From Registers Back to Memory

Store: How do we compute obj.e += k? (Assume k is in $s4.)

    lw  $t8, 16($t0)    # load obj.e into $t8
    add $t8, $t8, $s4   # obj.e = obj.e + k
    sw  $t8, 16($t0)    # store $t8 back into obj.e

What about loading and storing elements from arrays?

Problem: The lw/sw offset has to be a constant.
So, how do we represent a variable array index, e.g., A[i]?
Can't use a constant offset. So, compute the address of the individual array element, put it in a register, and use 0 as the offset.

Register	Value
`$t0`	?
`$t1`	?
`$s6`	2
`$s7`	2012

Example:

A[i]

$t1

A is array of int (each int is a 4-byte word). The base address of A is in $s7; i is in $s6. The address of A[i] is $s7 + (4 * $s6). (We don't know how to multiply yet, but we can add $s6 to itself 4 times.

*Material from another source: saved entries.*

This is an optimization exercise on Yosys and OpenROAD, whose aim is small area, not a production implementation.
In this exercise RTL edits were held to simulation tests only and were not proved equivalent to the original.
Power is estimated from default activity; no workload was simulated.

## flow/config.mk

```make
export PLATFORM = sky130hd
export DESIGN_NAME = frame_ctrl_top
export DESIGN_NICKNAME = frame_ctrl_top
export VERILOG_FILES = /design/flow/design.v
export SDC_FILE = /design/flow/constraint.sdc
export NUM_CORES = 4
export LEC_CHECK = 0
export CAP_MARGIN = 20
export CORE_AREA = 2 2 298 238
export DIE_AREA = 0 0 300 240
export PLACE_DENSITY = 0.45
export SLEW_MARGIN = 20
```

## flow/constraint.sdc

```tcl
create_clock -name core_clock -period 6.0 [get_ports {clk}]
set_input_delay 1.2000 -clock core_clock [delete_from_list [all_inputs] [get_ports {clk}]]
set_output_delay 1.2000 -clock core_clock [all_outputs]
set_load 0.01 [all_outputs]
```

## flow/design.v

```verilog
package frame_ctrl_pkg;
    typedef logic [32-1:0] addr_t;
    typedef logic [7:0] byte_t;
    typedef logic [8*9-1:0] fm_word_t;
    typedef logic [8-1:0] buf_addr_t;
    typedef logic [7:0] frm_idx_t;
    typedef struct packed {
        logic [7:0] rsvd;
        addr_t saddr;
        logic [7:0] tag;
        logic dm_type;  
        logic [23-1:0] btt;
    } dm_cmd_t;
    typedef struct packed {
        logic en;
        buf_addr_t addr;
        fm_word_t data;
    } fm_wr_t;
    typedef enum logic [2:0] {IDLE, LOAD, CORE, SAVE, FINISH} seq_state_e;
    typedef enum logic [1:0] {STOP, CMD, XFER} eng_state_e;
endpackage
`timescale 1ns/1ps
module frame_ctrl_top (
    input  logic                                              clk,
    input  logic                                              rst_n,
    input  logic                                              start,
    input  frame_ctrl_pkg::frm_idx_t                          frm_index,
    input  frame_ctrl_pkg::addr_t                             dma_addr,
    output logic                                              mm2s_cmd_valid,
    input  logic                                              mm2s_cmd_ready,
    output logic [71:0]                                       mm2s_cmd,
    input  logic                                              s_tvalid,
    output logic                                              s_tready,
    input  frame_ctrl_pkg::byte_t                             s_tdata,
    input  logic                                              s_tlast,
    output logic                                              s2mm_cmd_valid,
    input  logic                                              s2mm_cmd_ready,
    output logic [71:0]                                       s2mm_cmd,
    output logic                                              m_tvalid,
    input  logic                                              m_tready,
    output frame_ctrl_pkg::byte_t                             m_tdata,
    output logic                                              m_tkeep,
    output logic                                              m_tlast,
    output logic                                              core_valid,
    input  logic                                              core_finish,
    output logic [3*(8+8*9+1)-1:0] fm_wr,
    output logic [4*8-1:0]                 fm_rd_addr,
    input  logic [4*8*9-1:0]           fm_dout,
    output logic                                              irq
);
    localparam logic [3:0] S_IDLE  = 4'd0;
    localparam logic [3:0] S_GO    = 4'd1;   
    localparam logic [3:0] S_LCMD  = 4'd2;
    localparam logic [3:0] S_LXFER = 4'd3;
    localparam logic [3:0] S_CV    = 4'd4;   
    localparam logic [3:0] S_CW    = 4'd5;
    localparam logic [3:0] S_SGO   = 4'd6;
    localparam logic [3:0] S_SCMD  = 4'd7;
    localparam logic [3:0] S_SXFER = 4'd8;
    localparam logic [3:0] S_SDONE = 4'd9;
    localparam logic [3:0] S_FIN   = 4'd10;  
    logic [3:0] st, st_nx;
    logic lx, sx, beat;
    logic [8:0] bv;
    logic [4:0] w;
    logic       bz;
    logic [31:0] da;
    logic [7:0]  fi;
    logic [15:0] ahi;
    logic [7:0] sl [0:2][0:7];
    assign lx = (st == S_LXFER);
    assign sx = (st == S_SXFER);
    assign bz = (bv == 9'd0);
    assign mm2s_cmd_valid = (st == S_LCMD);
    assign s_tready       = lx;
    assign core_valid     = (st == S_CV);
    assign s2mm_cmd_valid = (st == S_SCMD);
    assign irq            = (st == S_FIN);
    assign m_tvalid       = sx && !bz;
    assign beat = s_tvalid && lx;
    always_comb begin
        st_nx = st;
        case (st)
            S_IDLE:  if (start) st_nx = S_GO;
            S_GO:    st_nx = S_LCMD;
            S_LCMD:  if (mm2s_cmd_ready) st_nx = S_LXFER;
            S_LXFER: if (s_tvalid && s_tlast) st_nx = S_CV;
            S_CV,
            S_CW:    st_nx = core_finish ? S_SGO : S_CW;
            S_SGO:   st_nx = S_SCMD;
            S_SCMD:  if (s2mm_cmd_ready) st_nx = S_SXFER;
            S_SXFER: if (m_tvalid && m_tready && m_tlast) st_nx = S_SDONE;
            S_SDONE: st_nx = S_FIN;
            default: st_nx = S_IDLE;
        endcase
    end
    always_ff @(posedge clk or negedge rst_n) begin
        if (!rst_n) st <= S_IDLE;
        else        st <= st_nx;
    end
    always_ff @(posedge clk) begin
        if (st == S_GO) da <= dma_addr;
    end
    always_ff @(posedge clk) begin
        if (st == S_GO)      fi <= frm_index;
        else if (st == S_CV) fi <= 8'(17);
    end
    logic [11:0] lo_sum;
    logic [4:0]  hi_inc;
    always_comb begin
        lo_sum = {1'b0, da[26:16]} + {2'd0, fi, 2'b00} + {3'd0, fi, 1'b0};
        hi_inc = da[31:27] + 1'b1;
        ahi = {lo_sum[11] ? hi_inc : da[31:27], lo_sum[10:0]};
    end
    assign mm2s_cmd = {8'h00, ahi, da[15:0], 8'h00, 1'b0, 23'(100)};
    assign s2mm_cmd = {8'h00, ahi, da[15:0], 8'h00, 1'b0, 23'(288)};
    always_ff @(posedge clk or negedge rst_n) begin
        if (!rst_n) begin
            bv <= '0;
            w  <= '0;
        end else if (lx) begin
            if (s_tvalid) begin
                if (s_tlast) begin
                    bv <= '0;
                    w  <= '0;
                end else if (w[2:1] == 2'd2) begin
                    w[2:1] <= 2'd0;
                    bv     <= bz ? 9'd1 : (bv[7] ? 9'd0 : {bv[7:0], 1'b0});
                    if (bv[7]) w[4:3] <= w[4:3] + 1'b1;
                end else begin
                    w[2:1] <= w[2:1] + 1'b1;
                end
            end
        end else if (bz) begin
            if (sx) bv <= 9'd1;
        end else if (m_tready) begin
            bv <= {bv[7:0], 1'b0};
            if (bv[8]) w <= w + 1'b1;
        end
    end
    logic [3:0] lcol;    
    logic [8:0] lslot;   
    always_comb begin
        for (int j = 0; j < 3; j++) lcol[j] = (w[2:1] == 2'(j));
        lcol[3] = 1'b0;
        lslot = {bv[7:0], bz};
    end
    for (genvar j = 0; j < 3; j++) begin : g_col
        for (genvar i = 0; i < 8; i++) begin : g_slot
            if (i < 6) begin : g_plain
                always_ff @(posedge clk) begin
                    if (beat && lcol[j] && lslot[i]) sl[j][i] <= s_tdata;
                end
            end else begin : g_clr
                always_ff @(posedge clk) begin
                    if (beat && lcol[j] && (lslot[i] || lslot[8]))
                        sl[j][i] <= lslot[8] ? 8'h00 : s_tdata;
                end
            end
        end
    end
    logic [7:0] low_byte, p6_0;
    assign low_byte = s_tlast ? 8'h00 : s_tdata;
    assign p6_0     = sl[0][6] | (s_tlast ? s_tdata : 8'h00);
    assign fm_wr[80]      = beat && ((lcol[0] && lslot[8]) || s_tlast);
    assign fm_wr[79:72]   = {6'd0, w[4:3]};
    assign fm_wr[71:0]    = {sl[0][0], sl[0][1], sl[0][2], sl[0][3], sl[0][4], sl[0][5],
                             p6_0, sl[0][7], low_byte};
    assign fm_wr[161]     = beat && ((lcol[1] && lslot[8]) || s_tlast);
    assign fm_wr[160:153] = {6'd0, w[4:3]};
    assign fm_wr[152:81]  = {sl[1][0], sl[1][1], sl[1][2], sl[1][3], sl[1][4], sl[1][5],
                             sl[1][6], sl[1][7], low_byte};
    assign fm_wr[242]     = beat && ((lcol[2] && lslot[8]) || s_tlast);
    assign fm_wr[241:234] = {6'd0, w[4:3]};
    assign fm_wr[233:162] = {sl[2][0], sl[2][1], sl[2][2], sl[2][3], sl[2][4], sl[2][5],
                             sl[2][6], sl[2][7], low_byte};
    assign m_tlast = bv[8] && (w == 5'd31);
    assign m_tkeep = 1'b1;
    logic [3:0] scol;
    logic [7:0] cbyte [0:3];
    always_comb begin
        for (int c = 0; c < 4; c++) scol[c] = (w[2:1] == 2'(c));
        for (int c = 0; c < 4; c++) begin
            cbyte[c] = '0;
            for (int i = 0; i < 9; i++)
                cbyte[c] = cbyte[c] | ({8{bv[i]}} & fm_dout[72*c + 8*(8-i) +: 8]);
        end
        m_tdata = cbyte[w[2:1]];
    end
    assign fm_rd_addr = {4{5'd0, w[4:3], w[0]}};
endmodule
```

    add $t0, $s6, $s6   # $t0 = 2 * i (4)
    add $t0, $t0, $t0   # $t0 = 4 * i (8)
    add $t0, $s7, $t0   # $t0 = $s7 + (4 * i) = 2020 = &A[i]
    lw $t1, 0($t0)      # load what's in A[i] into $t1

Addresses	Memory: Addressable Bytes
2012 (`A[0]`)	--------	--------	--------	--------
2016 (`A[1]`)	--------	--------	--------	--------
2020 (`A[2]`)	00110010	00001010	01100001	01010101	==> `$t1`
2024 (`A[3]`)	--------	--------	--------	--------
2028 (`A[4]`)	--------	--------	--------	--------

Handy Trick ...

What's an efficient way to multiply binary numbers by 2? by 4?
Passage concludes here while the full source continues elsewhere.